$ cat src/rtl/ped_pkg.sv
// Shared state encoding and default phase timings for the pedestrian crossing controller.
package ped_pkg;

  typedef enum logic [1:0] {
    IDLE  = 2'd0,
    WALK  = 2'd1,
    CLEAR = 2'd2,
    FAULT = 2'd3
  } ped_state_e;

  localparam int unsigned DEF_WALK_CYCLES  = 8;
  localparam int unsigned DEF_CLEAR_CYCLES = 6;
  localparam int unsigned DEF_FLASH_HALF   = 2;

  function automatic int unsigned max_u(input int unsigned a, input int unsigned b);
    return (a > b) ? a : b;
  endfunction

endpackage

$ cat src/rtl/ped_down_counter.sv
// Loadable down counter with zero flag; load wins over decrement, decrement stops at zero.
// Count is registered; zero_o reflects the current registered count.
module ped_down_counter
  import ped_pkg::*;
#(
  parameter int unsigned W = 4
) (
  input  logic         clk_i,
  input  logic         rst_i,
  input  logic         load_i,
  input  logic [W-1:0] load_val_i,
  input  logic         dec_i,
  output logic [W-1:0] cnt_o,
  output logic         zero_o
);

  logic [W-1:0] cnt_q, cnt_d;

  always_comb begin
    cnt_d = cnt_q;
    if (load_i) begin
      cnt_d = load_val_i;
    end else if (dec_i && (cnt_q != '0)) begin
      cnt_d = cnt_q - W'(1);
    end
  end

  always_ff @(posedge clk_i) begin
    if (rst_i) begin
      cnt_q <= '0;
    end else begin
      cnt_q <= cnt_d;
    end
  end

  assign cnt_o  = cnt_q;
  assign zero_o = (cnt_q == '0);

endmodule

$ cat src/rtl/ped_crossing_ctrl.sv
// Pedestrian crossing controller: grants WALK only inside a vehicle red phase, then a flashing clearance.
// All outputs registered; an input change shows at the outputs one clock later.
module ped_crossing_ctrl
  import ped_pkg::*;
#(
  parameter int unsigned WALK_CYCLES  = DEF_WALK_CYCLES,
  parameter int unsigned CLEAR_CYCLES = DEF_CLEAR_CYCLES,
  parameter int unsigned FLASH_HALF   = DEF_FLASH_HALF,
  localparam int unsigned CW = $clog2(max_u(WALK_CYCLES, CLEAR_CYCLES) + 1)
) (
  input  logic          clk,
  input  logic          rst,
  input  logic          red,
  input  logic          yellow,
  input  logic          green,
  input  logic          ped_btn,
  output logic          walk,
  output logic          dont_walk,
  output logic [CW-1:0] countdown,
  output logic          req_pending,
  output logic          abort,
  output logic          fault
);

  localparam int unsigned FW = $clog2(FLASH_HALF + 1);

  ped_state_e    state_q, state_d;
  logic          red_q, btn_q;
  logic          req_q, req_d;
  logic          flash_q, flash_d;
  logic          abort_d;
  logic          walk_q, walk_d;
  logic          dont_walk_q, dont_walk_d;
  logic [CW-1:0] countdown_q, countdown_d;
  logic          abort_q, fault_q, fault_d;

  logic          ph_load, ph_dec, ph_zero;
  logic [CW-1:0] ph_val, ph_cnt;
  logic          fl_load, fl_dec, fl_zero;
  logic [FW-1:0] fl_val, fl_cnt_unused;

  logic [1:0]    lamp_sum;
  logic          illegal, btn_rise, red_rise;

  assign lamp_sum = {1'b0, red} + {1'b0, yellow} + {1'b0, green};
  assign illegal  = (lamp_sum != 2'd1);
  assign btn_rise = ped_btn & ~btn_q;
  assign red_rise = red & ~red_q;

  ped_down_counter #(.W(CW)) u_phase_cnt (
    .clk_i      (clk),
    .rst_i      (rst),
    .load_i     (ph_load),
    .load_val_i (ph_val),
    .dec_i      (ph_dec),
    .cnt_o      (ph_cnt),
    .zero_o     (ph_zero)
  );

  ped_down_counter #(.W(FW)) u_flash_cnt (
    .clk_i      (clk),
    .rst_i      (rst),
    .load_i     (fl_load),
    .load_val_i (fl_val),
    .dec_i      (fl_dec),
    .cnt_o      (fl_cnt_unused),
    .zero_o     (fl_zero)
  );

  always_comb begin
    state_d = state_q;
    req_d   = req_q;
    flash_d = flash_q;
    abort_d = 1'b0;
    ph_load = 1'b0;
    ph_dec  = 1'b0;
    ph_val  = '0;
    fl_load = 1'b0;
    fl_dec  = 1'b0;
    fl_val  = FW'(FLASH_HALF - 1);

    unique case (state_q)
      IDLE: begin
        if (btn_rise) req_d = 1'b1;
        if (illegal) begin
          state_d = FAULT;
        end else if (red_rise && (req_q || btn_rise)) begin
          state_d = WALK;
          ph_load = 1'b1;
          ph_val  = CW'(WALK_CYCLES - 1);
        end
      end
      WALK: begin
        if (illegal) begin
          state_d = FAULT;
        end else if (!red) begin
          state_d = IDLE;
          abort_d = 1'b1;
        end else if (ph_zero) begin
          state_d = CLEAR;
          ph_load = 1'b1;
          ph_val  = CW'(CLEAR_CYCLES - 1);
          flash_d = 1'b1;
          fl_load = 1'b1;
        end else begin
          ph_dec = 1'b1;
        end
      end
      CLEAR: begin
        if (illegal) begin
          state_d = FAULT;
        end else if (!red) begin
          state_d = IDLE;
          abort_d = 1'b1;
        end else if (ph_zero) begin
          state_d = IDLE;
        end else begin
          ph_dec = 1'b1;
          if (fl_zero) begin
            flash_d = ~flash_q;
            fl_load = 1'b1;
          end else begin
            fl_dec = 1'b1;
          end
        end
      end
      FAULT: begin
        if (btn_rise) req_d = 1'b1;
        if (!illegal) state_d = IDLE;
      end
      default: state_d = IDLE;
    endcase

    // Entering WALK or FAULT consumes the request, overriding a same-cycle press.
    if ((state_d == WALK && state_q != WALK) || (state_d == FAULT && state_q != FAULT)) begin
      req_d = 1'b0;
    end

    walk_d      = (state_d == WALK);
    fault_d     = (state_d == FAULT);
    dont_walk_d = (state_d == CLEAR) ? flash_d : (state_d != WALK);
    countdown_d = '0;
    if (state_d == CLEAR) begin
      countdown_d = ph_load ? ph_val : (ph_cnt - CW'(1));
    end
  end

  always_ff @(posedge clk) begin
    if (rst) begin
      state_q     <= IDLE;
      red_q       <= 1'b0;
      btn_q       <= 1'b0;
      req_q       <= 1'b0;
      flash_q     <= 1'b0;
      walk_q      <= 1'b0;
      dont_walk_q <= 1'b1;
      countdown_q <= '0;
      abort_q     <= 1'b0;
      fault_q     <= 1'b0;
    end else begin
      state_q     <= state_d;
      red_q       <= red;
      btn_q       <= ped_btn;
      req_q       <= req_d;
      flash_q     <= flash_d;
      walk_q      <= walk_d;
      dont_walk_q <= dont_walk_d;
      countdown_q <= countdown_d;
      abort_q     <= abort_d;
      fault_q     <= fault_d;
    end
  end

  assign walk        = walk_q;
  assign dont_walk   = dont_walk_q;
  assign countdown   = countdown_q;
  assign req_pending = req_q;
  assign abort       = abort_q;
  assign fault       = fault_q;

endmodule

Instructions to follow: Give back exactly what runs from the first line of the listing above to the line that contains "localparam int unsigned DEF_CLEAR_CYCLES", keeping both end lines.

Result of this exercise:
$ cat src/rtl/ped_pkg.sv
// Shared state encoding and default phase timings for the pedestrian crossing controller.
package ped_pkg;

  typedef enum logic [1:0] {
    IDLE  = 2'd0,
    WALK  = 2'd1,
    CLEAR = 2'd2,
    FAULT = 2'd3
  } ped_state_e;

  localparam int unsigned DEF_WALK_CYCLES  = 8;
  localparam int unsigned DEF_CLEAR_CYCLES = 6;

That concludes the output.